Task:
Repeat exactly the lines below that lie between the line with "-- layer usage" and the line with "met5 | - | 0 |", counting both of those lines as part of the answer.

Task inputs:
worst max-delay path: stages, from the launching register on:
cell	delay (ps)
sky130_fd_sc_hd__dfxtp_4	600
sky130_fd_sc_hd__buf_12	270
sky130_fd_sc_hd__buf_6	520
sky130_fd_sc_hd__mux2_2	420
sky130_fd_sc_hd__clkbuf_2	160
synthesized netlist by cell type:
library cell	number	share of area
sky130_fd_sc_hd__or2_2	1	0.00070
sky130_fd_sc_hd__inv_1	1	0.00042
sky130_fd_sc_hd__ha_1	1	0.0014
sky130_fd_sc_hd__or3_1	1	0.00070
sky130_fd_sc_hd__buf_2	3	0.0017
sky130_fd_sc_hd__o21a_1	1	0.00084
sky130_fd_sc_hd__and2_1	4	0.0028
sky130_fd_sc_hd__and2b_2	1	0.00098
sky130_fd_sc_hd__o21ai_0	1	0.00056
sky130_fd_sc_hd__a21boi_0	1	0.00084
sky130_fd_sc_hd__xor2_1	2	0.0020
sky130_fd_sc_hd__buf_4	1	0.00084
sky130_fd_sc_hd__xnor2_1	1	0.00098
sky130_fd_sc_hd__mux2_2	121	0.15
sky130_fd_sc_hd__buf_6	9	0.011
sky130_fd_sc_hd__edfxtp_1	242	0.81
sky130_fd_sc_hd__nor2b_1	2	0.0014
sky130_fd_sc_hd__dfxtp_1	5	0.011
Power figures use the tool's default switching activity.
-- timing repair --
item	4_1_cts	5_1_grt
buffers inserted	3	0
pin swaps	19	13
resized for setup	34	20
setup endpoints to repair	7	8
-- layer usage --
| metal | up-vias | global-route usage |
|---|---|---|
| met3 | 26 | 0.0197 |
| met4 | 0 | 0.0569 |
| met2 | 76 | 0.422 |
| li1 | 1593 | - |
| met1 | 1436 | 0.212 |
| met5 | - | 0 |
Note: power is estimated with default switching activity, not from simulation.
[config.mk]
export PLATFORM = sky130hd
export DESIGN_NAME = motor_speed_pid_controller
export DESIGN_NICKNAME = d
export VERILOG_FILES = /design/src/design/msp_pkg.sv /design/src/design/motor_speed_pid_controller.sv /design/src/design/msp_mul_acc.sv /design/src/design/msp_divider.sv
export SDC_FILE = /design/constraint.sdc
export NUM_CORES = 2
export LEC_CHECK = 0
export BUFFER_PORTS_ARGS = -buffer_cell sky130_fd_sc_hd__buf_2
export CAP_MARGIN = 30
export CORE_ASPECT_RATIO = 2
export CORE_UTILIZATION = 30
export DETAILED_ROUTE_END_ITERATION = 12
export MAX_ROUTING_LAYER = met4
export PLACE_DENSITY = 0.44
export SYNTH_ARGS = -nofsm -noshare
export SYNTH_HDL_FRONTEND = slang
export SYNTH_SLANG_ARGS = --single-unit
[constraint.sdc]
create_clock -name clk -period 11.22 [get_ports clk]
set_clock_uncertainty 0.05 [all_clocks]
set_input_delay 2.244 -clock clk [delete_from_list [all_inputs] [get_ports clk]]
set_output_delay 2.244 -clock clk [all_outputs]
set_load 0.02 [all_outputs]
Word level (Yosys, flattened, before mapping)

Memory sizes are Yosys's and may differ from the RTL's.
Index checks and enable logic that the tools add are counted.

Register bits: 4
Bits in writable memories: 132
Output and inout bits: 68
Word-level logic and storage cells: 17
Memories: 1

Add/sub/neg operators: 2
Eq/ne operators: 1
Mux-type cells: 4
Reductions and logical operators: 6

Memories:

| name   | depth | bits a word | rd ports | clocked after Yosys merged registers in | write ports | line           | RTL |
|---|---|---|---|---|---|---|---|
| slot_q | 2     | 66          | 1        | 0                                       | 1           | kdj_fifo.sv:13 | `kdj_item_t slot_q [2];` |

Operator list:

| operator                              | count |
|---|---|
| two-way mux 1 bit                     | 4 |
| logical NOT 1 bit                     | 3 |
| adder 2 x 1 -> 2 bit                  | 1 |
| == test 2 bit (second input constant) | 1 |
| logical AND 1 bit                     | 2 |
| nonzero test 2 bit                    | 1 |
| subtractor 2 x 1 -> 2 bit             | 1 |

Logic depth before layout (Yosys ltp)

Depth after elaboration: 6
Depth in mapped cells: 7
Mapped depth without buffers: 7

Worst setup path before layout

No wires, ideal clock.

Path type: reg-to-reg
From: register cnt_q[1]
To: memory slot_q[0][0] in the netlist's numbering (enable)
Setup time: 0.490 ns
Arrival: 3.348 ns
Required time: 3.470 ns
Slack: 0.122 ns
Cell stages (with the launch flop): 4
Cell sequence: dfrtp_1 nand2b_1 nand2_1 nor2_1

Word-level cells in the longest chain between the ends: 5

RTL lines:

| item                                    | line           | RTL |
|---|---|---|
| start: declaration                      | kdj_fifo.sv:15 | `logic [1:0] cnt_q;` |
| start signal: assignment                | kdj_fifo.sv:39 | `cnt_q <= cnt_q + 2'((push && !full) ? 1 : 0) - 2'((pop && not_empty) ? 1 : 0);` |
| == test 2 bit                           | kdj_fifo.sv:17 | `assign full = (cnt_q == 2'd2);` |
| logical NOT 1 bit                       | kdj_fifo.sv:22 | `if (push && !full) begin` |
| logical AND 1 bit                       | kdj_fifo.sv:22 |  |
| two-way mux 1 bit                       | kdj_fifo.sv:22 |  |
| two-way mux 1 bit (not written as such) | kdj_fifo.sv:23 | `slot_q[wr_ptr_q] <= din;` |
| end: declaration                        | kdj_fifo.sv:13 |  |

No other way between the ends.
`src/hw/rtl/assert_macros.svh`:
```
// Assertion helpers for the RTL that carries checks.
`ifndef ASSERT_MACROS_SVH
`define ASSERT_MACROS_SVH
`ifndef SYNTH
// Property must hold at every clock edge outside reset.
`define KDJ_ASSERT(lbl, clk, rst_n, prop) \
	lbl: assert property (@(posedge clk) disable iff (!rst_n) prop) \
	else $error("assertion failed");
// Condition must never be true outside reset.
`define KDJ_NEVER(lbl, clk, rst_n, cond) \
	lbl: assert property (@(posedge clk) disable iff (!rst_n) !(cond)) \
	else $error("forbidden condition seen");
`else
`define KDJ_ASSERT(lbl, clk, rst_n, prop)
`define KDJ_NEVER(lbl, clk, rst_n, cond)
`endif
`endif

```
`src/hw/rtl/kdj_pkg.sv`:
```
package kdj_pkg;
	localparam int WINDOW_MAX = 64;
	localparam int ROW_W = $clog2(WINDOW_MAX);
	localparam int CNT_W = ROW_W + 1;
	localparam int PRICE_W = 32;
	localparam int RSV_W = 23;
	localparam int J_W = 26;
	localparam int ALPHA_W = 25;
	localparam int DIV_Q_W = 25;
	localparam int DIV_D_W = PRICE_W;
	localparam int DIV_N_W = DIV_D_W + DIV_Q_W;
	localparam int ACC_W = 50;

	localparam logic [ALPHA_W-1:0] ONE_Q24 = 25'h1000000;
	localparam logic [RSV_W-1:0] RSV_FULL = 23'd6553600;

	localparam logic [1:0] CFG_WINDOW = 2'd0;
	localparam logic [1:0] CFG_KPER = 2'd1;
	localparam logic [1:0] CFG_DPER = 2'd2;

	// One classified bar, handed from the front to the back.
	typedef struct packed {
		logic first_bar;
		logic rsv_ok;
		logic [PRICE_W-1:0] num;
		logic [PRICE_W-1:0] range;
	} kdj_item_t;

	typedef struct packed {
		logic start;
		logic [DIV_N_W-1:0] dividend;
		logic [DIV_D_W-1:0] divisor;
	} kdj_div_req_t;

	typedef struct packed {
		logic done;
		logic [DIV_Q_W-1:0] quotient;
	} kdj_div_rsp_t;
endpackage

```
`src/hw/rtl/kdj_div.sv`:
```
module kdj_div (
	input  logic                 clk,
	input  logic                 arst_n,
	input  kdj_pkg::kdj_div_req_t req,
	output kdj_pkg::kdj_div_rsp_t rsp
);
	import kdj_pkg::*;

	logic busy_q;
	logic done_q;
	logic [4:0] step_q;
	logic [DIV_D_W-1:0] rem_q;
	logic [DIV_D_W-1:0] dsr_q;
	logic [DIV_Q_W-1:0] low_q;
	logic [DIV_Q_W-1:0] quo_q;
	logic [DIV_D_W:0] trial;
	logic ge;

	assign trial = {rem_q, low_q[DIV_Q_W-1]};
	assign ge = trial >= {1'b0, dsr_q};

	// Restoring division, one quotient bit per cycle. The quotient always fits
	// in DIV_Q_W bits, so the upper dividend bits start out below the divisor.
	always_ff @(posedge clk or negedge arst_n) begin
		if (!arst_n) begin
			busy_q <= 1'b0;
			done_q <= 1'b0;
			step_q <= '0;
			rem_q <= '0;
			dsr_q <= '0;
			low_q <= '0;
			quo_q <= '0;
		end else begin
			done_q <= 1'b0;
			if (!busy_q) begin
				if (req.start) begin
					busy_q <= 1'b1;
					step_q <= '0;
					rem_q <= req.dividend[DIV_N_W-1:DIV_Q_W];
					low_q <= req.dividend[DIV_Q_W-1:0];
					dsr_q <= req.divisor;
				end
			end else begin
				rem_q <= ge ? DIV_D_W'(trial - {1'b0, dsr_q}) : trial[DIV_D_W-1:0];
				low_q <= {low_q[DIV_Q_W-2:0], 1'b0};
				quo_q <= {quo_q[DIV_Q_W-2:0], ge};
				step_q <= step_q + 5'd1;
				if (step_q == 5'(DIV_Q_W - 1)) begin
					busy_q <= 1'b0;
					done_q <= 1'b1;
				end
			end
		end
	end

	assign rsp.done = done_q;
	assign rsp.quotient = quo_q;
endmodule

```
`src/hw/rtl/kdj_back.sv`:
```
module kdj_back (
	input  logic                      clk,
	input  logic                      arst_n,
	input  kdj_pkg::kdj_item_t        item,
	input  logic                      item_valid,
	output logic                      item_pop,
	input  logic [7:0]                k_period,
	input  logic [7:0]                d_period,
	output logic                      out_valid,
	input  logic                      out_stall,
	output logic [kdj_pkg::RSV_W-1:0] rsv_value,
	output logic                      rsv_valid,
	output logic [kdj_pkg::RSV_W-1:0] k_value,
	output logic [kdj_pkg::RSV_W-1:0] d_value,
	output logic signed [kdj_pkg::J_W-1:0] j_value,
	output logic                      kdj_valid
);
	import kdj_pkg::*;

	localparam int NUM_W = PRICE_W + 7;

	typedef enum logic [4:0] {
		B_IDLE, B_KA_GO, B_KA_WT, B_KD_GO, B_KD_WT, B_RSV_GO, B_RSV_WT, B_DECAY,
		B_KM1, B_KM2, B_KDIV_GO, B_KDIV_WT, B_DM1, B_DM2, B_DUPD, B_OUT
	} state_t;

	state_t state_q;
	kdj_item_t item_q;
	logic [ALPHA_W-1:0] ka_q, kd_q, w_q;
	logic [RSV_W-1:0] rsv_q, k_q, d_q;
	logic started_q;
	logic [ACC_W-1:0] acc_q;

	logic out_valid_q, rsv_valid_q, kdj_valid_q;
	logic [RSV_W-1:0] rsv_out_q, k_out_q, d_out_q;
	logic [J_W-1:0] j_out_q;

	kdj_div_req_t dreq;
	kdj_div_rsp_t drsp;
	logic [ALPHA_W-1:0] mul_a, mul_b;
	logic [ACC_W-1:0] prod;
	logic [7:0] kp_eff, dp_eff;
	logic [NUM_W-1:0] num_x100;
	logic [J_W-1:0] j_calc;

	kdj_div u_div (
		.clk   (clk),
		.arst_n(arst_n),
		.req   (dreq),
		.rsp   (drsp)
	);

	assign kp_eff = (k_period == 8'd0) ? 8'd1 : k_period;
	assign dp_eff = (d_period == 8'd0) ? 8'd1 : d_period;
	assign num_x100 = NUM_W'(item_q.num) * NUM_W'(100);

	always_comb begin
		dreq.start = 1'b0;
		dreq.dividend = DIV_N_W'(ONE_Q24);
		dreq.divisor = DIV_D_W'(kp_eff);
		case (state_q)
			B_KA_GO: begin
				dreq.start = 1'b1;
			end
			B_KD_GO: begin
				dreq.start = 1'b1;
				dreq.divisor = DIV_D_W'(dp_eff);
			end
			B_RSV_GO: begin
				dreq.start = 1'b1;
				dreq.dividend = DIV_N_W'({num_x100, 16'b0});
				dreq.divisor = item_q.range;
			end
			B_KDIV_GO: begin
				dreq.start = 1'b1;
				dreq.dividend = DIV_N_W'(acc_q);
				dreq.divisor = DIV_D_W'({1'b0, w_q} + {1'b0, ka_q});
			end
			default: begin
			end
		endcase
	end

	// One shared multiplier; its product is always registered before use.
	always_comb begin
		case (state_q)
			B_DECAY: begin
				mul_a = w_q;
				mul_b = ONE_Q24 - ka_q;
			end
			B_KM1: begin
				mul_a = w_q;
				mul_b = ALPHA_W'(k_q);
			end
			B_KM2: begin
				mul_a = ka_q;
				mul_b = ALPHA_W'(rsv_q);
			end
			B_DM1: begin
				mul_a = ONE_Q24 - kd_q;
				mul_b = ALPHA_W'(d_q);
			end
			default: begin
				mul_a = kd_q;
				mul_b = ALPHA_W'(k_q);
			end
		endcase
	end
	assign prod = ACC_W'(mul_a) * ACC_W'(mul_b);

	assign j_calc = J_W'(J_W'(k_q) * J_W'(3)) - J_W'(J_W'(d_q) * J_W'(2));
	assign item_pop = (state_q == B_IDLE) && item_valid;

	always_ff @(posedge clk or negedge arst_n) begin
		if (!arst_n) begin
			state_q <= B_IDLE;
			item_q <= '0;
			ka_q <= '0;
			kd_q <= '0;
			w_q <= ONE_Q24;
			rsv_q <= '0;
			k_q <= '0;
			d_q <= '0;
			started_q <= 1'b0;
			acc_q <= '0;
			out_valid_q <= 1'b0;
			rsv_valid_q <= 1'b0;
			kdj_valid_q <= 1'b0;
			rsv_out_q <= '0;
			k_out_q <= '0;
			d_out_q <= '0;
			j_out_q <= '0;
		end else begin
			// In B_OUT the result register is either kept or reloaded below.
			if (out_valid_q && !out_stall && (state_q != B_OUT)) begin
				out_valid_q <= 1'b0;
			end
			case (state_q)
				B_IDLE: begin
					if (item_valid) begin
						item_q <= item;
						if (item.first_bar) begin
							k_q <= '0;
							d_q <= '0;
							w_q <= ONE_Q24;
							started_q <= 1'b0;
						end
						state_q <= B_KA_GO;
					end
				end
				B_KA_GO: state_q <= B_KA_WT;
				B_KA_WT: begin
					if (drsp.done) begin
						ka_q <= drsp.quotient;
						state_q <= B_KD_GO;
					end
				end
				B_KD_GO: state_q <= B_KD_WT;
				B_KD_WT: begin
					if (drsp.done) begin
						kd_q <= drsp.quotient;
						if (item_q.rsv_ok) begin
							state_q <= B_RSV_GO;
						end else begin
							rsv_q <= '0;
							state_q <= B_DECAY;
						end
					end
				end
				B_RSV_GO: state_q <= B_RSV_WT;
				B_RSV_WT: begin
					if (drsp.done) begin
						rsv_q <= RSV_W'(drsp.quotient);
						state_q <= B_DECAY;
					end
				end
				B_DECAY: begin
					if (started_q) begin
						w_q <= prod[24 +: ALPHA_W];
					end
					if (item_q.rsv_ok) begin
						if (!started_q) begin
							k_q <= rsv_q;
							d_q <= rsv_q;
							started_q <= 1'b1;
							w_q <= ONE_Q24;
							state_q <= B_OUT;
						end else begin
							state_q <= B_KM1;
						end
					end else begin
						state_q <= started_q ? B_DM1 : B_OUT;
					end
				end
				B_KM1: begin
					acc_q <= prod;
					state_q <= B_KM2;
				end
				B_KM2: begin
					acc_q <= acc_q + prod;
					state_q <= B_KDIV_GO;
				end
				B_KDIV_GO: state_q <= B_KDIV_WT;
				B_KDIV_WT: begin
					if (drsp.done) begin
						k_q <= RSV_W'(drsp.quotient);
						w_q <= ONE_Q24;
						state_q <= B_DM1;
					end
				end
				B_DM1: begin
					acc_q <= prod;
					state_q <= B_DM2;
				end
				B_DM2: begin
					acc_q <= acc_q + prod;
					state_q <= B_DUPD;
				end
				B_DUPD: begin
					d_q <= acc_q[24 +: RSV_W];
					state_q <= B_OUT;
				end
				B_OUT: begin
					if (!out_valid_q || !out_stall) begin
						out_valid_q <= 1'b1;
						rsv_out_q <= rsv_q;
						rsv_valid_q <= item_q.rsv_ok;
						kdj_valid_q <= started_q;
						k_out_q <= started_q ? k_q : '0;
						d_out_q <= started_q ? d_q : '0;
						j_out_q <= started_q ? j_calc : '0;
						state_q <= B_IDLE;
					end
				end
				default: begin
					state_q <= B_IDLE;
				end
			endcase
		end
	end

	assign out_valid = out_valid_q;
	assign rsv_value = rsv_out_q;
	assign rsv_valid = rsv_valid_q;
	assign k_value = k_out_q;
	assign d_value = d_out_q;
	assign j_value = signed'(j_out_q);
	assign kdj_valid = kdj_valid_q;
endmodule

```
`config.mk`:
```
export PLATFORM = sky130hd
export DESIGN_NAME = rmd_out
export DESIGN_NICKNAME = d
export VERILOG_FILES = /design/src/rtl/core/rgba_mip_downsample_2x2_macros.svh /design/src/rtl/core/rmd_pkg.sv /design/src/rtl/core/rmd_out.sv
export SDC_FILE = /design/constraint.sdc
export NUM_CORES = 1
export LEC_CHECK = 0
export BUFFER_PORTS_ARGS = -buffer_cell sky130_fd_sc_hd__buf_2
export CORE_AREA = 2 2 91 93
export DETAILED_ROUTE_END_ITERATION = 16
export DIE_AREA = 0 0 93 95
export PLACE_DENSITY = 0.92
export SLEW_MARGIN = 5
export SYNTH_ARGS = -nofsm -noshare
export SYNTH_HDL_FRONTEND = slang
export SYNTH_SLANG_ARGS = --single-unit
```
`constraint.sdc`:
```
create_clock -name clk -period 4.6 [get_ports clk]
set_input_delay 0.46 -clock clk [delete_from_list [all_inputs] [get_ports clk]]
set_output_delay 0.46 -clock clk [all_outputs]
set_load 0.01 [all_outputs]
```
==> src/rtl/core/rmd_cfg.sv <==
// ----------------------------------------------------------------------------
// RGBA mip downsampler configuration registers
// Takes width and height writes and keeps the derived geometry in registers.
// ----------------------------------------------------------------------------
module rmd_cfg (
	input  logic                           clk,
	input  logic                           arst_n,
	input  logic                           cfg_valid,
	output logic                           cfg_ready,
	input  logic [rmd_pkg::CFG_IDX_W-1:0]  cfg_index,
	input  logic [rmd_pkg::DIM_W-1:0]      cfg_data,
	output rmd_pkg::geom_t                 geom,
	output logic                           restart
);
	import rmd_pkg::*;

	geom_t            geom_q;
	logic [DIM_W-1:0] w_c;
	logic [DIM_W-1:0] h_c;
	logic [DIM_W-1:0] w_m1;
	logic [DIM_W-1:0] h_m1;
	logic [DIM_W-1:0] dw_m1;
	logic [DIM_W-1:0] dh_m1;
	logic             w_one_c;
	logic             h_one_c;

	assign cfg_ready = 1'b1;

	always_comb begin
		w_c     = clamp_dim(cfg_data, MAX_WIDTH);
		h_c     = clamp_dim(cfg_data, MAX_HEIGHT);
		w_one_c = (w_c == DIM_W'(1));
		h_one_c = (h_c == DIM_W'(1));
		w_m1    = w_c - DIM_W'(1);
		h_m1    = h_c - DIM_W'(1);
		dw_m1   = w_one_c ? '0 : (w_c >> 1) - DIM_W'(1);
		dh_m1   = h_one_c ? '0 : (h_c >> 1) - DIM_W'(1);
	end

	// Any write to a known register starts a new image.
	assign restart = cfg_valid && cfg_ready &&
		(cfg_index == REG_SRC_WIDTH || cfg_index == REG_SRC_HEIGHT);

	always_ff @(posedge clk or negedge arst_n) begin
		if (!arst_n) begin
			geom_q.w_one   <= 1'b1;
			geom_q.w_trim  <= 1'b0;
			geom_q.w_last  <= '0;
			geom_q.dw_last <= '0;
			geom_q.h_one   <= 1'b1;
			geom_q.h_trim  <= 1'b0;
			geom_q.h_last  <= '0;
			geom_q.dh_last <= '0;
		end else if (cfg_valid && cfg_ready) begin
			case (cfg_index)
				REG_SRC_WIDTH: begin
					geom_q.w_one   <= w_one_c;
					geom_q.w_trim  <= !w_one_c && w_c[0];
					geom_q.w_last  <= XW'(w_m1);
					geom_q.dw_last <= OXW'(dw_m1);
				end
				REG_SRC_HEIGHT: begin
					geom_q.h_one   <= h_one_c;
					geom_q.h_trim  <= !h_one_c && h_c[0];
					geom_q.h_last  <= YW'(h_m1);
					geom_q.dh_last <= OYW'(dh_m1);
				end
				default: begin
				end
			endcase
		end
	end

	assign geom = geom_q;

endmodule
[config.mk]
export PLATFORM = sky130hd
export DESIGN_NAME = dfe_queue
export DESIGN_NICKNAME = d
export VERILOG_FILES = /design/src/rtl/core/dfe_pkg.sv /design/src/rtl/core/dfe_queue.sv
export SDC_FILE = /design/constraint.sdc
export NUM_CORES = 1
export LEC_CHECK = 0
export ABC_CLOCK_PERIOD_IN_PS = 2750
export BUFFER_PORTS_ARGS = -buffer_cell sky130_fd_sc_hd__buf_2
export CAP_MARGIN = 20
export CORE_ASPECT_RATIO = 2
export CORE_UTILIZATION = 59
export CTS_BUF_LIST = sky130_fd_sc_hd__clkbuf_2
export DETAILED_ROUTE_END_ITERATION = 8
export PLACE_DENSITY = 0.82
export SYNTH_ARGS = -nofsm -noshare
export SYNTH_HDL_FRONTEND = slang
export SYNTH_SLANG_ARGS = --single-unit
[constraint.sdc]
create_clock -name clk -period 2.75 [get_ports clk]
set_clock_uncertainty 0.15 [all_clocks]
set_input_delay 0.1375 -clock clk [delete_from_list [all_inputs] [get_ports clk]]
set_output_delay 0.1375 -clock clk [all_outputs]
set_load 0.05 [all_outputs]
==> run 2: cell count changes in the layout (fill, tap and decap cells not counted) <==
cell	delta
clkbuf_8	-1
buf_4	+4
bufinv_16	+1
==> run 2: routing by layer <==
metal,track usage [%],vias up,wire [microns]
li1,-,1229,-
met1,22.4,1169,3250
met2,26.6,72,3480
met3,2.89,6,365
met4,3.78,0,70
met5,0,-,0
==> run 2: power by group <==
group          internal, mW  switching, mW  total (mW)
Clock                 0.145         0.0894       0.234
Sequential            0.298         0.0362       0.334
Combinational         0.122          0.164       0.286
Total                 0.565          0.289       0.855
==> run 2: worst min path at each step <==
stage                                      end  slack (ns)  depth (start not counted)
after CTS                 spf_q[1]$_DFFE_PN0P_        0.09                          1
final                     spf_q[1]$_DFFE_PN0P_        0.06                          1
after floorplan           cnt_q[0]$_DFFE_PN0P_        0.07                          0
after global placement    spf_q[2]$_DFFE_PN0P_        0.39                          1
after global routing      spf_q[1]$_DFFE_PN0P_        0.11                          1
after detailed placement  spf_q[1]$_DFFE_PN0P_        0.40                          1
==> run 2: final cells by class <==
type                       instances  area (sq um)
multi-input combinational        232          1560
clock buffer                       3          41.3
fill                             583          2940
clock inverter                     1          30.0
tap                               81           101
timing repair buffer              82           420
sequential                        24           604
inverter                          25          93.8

Answer box:
-- layer usage --
| metal | up-vias | global-route usage |
|---|---|---|
| met3 | 26 | 0.0197 |
| met4 | 0 | 0.0569 |
| met2 | 76 | 0.422 |
| li1 | 1593 | - |
| met1 | 1436 | 0.212 |
| met5 | - | 0 |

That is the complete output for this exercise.